Eastleigh’s proud history as a railway town is celebrated with arrival of a 92-ton steam locomotive
Page last updated at 14 July 2017 at 11:33
To mark the 50th anniversary of the end of the age of steam in the town a steam locomotive, that served Eastleigh and other Southern Railway stations, will be the stunning centrepiece of a weekend of events for all the family, as well as diehard railway enthusiasts.
Wadebridge, the 92-ton steam locomotive will take pride of place in the centre of the main shopping precinct at the north end of the town centre. To reflect the nearby Eastleigh Works' role as a centre of steam loco production, Wadebridge will be numbered as Eastleigh-built classmate Bideford and weathered to the condition she was in at the end of steam. No tender will be attached to the engine, allowing a rare, close-up look at the footplate.
The event takes place over the weekend of 15-16 July, but the engine will arrive at Eastleigh's Market Place at 8pm on Friday evening to be painstakingly unloaded from the heavy haulage vehicle that will transport her from the Mid Hants Railway's headquarters at Alresford. The Celebration of Steam runs from 10am-6pm on Saturday and 10am-4pm on Sunday.
In July 1967, steam trains, including Wadebridge, visited Eastleigh station for the very last time, heralding a new era of diesel and electric - that may have been more efficient, but had nowhere near the romance and spectacle of their magnificent, coal-powered predecessors.
As well as a chance to see Wadebridge at close hand, other plans for the event include:
- Themed stalls
- Children’s activities
- Heritage displays at Eastleigh Museum and The Point (which will also host a model railway)
- Rare film footage
- Trigger the Train making circuits of the town centre (on Sunday)
- Live music on the Bandstand (Sunday)
And it is not just the firebox aboard the loco that will be generating heat – on the Saturday the town’s annual Chilli Fiesta takes place in the Leigh Road Rec, alongside the steam-themed celebrations.

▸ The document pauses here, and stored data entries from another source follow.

**config.mk**
```make
export PLATFORM = sky130hd
export DESIGN_NAME = pixel_frame_gate_flat
export DESIGN_NICKNAME = d
export VERILOG_FILES = /design/src/rtl/pixel_frame_gate_pkg.sv /design/src/rtl/pixel_frame_gate_if.sv /design/src/rtl/pixel_frame_gate_line_frame_counter.sv /design/src/rtl/pixel_frame_gate.sv /design/src/flat_wrapper.sv
export SDC_FILE = /design/constraint.sdc
export NUM_CORES = 1
export LEC_CHECK = 0
export BUFFER_PORTS_ARGS = -buffer_cell sky130_fd_sc_hd__buf_2
export CORE_MARGIN = 2
export CORE_UTILIZATION = 51
export CTS_CLUSTER_DIAMETER = 60
export DETAILED_ROUTE_END_ITERATION = 7
export GPL_ROUTABILITY_DRIVEN = 0
export HOLD_SLACK_MARGIN = 0.1
export PLACE_DENSITY = 0.8
export SETUP_SLACK_MARGIN = 0.3
export SLEW_MARGIN = 20
export SYNTH_ARGS = -nofsm -noshare
export SYNTH_HDL_FRONTEND = slang
export SYNTH_SLANG_ARGS = --single-unit
export TNS_END_PERCENT = 20
```
**constraint.sdc**
```tcl
create_clock -name clk -period 2.1 [get_ports clk]
set_input_delay 0.42 -clock clk [delete_from_list [all_inputs] [get_ports clk]]
set_output_delay 0.42 -clock clk [all_outputs]
set_load 0.005 [all_outputs]
```
`config.mk`:
```
export PLATFORM = sky130hd
export DESIGN_NAME = scan_slot_arbiter
export DESIGN_NICKNAME = d
export VERILOG_FILES = /design/src/rtl/scan_pkg.sv /design/src/rtl/scan_slot_arbiter_rr_pick.sv /design/src/rtl/scan_slot_arbiter.sv
export SDC_FILE = /design/constraint.sdc
export NUM_CORES = 1
export LEC_CHECK = 0
export BUFFER_PORTS_ARGS = -buffer_cell sky130_fd_sc_hd__buf_2
export CAP_MARGIN = 20
export CORE_MARGIN = 1
export CORE_UTILIZATION = 35
export DETAILED_ROUTE_END_ITERATION = 8
export GPL_TIMING_DRIVEN = 0
export PLACE_DENSITY_LB_ADDON = 0.05
export SLEW_MARGIN = 10
export SYNTH_ARGS = -nofsm -noshare
export SYNTH_HDL_FRONTEND = slang
export SYNTH_HIERARCHICAL = 1
export SYNTH_SLANG_ARGS = --single-unit
```
`constraint.sdc`:
```
create_clock -name clk -period 7.8 [get_ports clk]
set_input_delay 1.56 -clock clk [delete_from_list [all_inputs] [get_ports clk]]
set_output_delay 1.56 -clock clk [all_outputs]
set_load 0.03 [all_outputs]
```
## config.mk

```make
export PLATFORM = sky130hd
export DESIGN_NAME = lsu_access_flat
export DESIGN_NICKNAME = d
export VERILOG_FILES = /design/src/rtl/lsu_access_pkg.sv /design/src/rtl/lsu_access_if.sv /design/src/rtl/lsu_access_align.sv /design/src/rtl/lsu_access.sv /design/src/flat_wrapper.sv
export SDC_FILE = /design/constraint.sdc
export NUM_CORES = 1
export LEC_CHECK = 0
export CORE_MARGIN = 10
export CORE_UTILIZATION = 30
export DETAILED_ROUTE_END_ITERATION = 6
export GPL_TIMING_DRIVEN = 1
export PLACE_DENSITY = 0.61
export SLEW_MARGIN = 20
export SYNTH_ARGS = -nofsm -noshare
export SYNTH_HDL_FRONTEND = slang
export SYNTH_HIERARCHICAL = 1
export SYNTH_SLANG_ARGS = --single-unit
```

## constraint.sdc

```tcl
create_clock -name clk -period 7.68 [get_ports clk]
set_clock_uncertainty 0.2 [all_clocks]
set_input_delay 1.92 -clock clk [delete_from_list [all_inputs] [get_ports clk]]
set_output_delay 1.92 -clock clk [all_outputs]
set_load 0.01 [all_outputs]
```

The Celebration of Steam is the brainchild of Councillor Paul Bicknell, who is himself a train driver . He said: “The people of Eastleigh are very proud of their town’s railway heritage – both as an important mainline interchange and especially as a builder of these magnificent steam locomotives.In fact, Eastleigh owes its existence and recent history to the railway - and it seemed important to mark the half-century since the last timetabled steam passenger trains stopped at Eastleigh station. This weekend’s event is giving people an opportunity to see one of these wonderful machines up close and find out more about the golden age of steam.”
The Borough Council has been working closely with the Mid-Hants Railway/Watercress Line and the Eastleigh Business Improvement District to make the Celebration of Steam possible. The event is supported by Hampshire County Council and the Heritage Lottery Fund.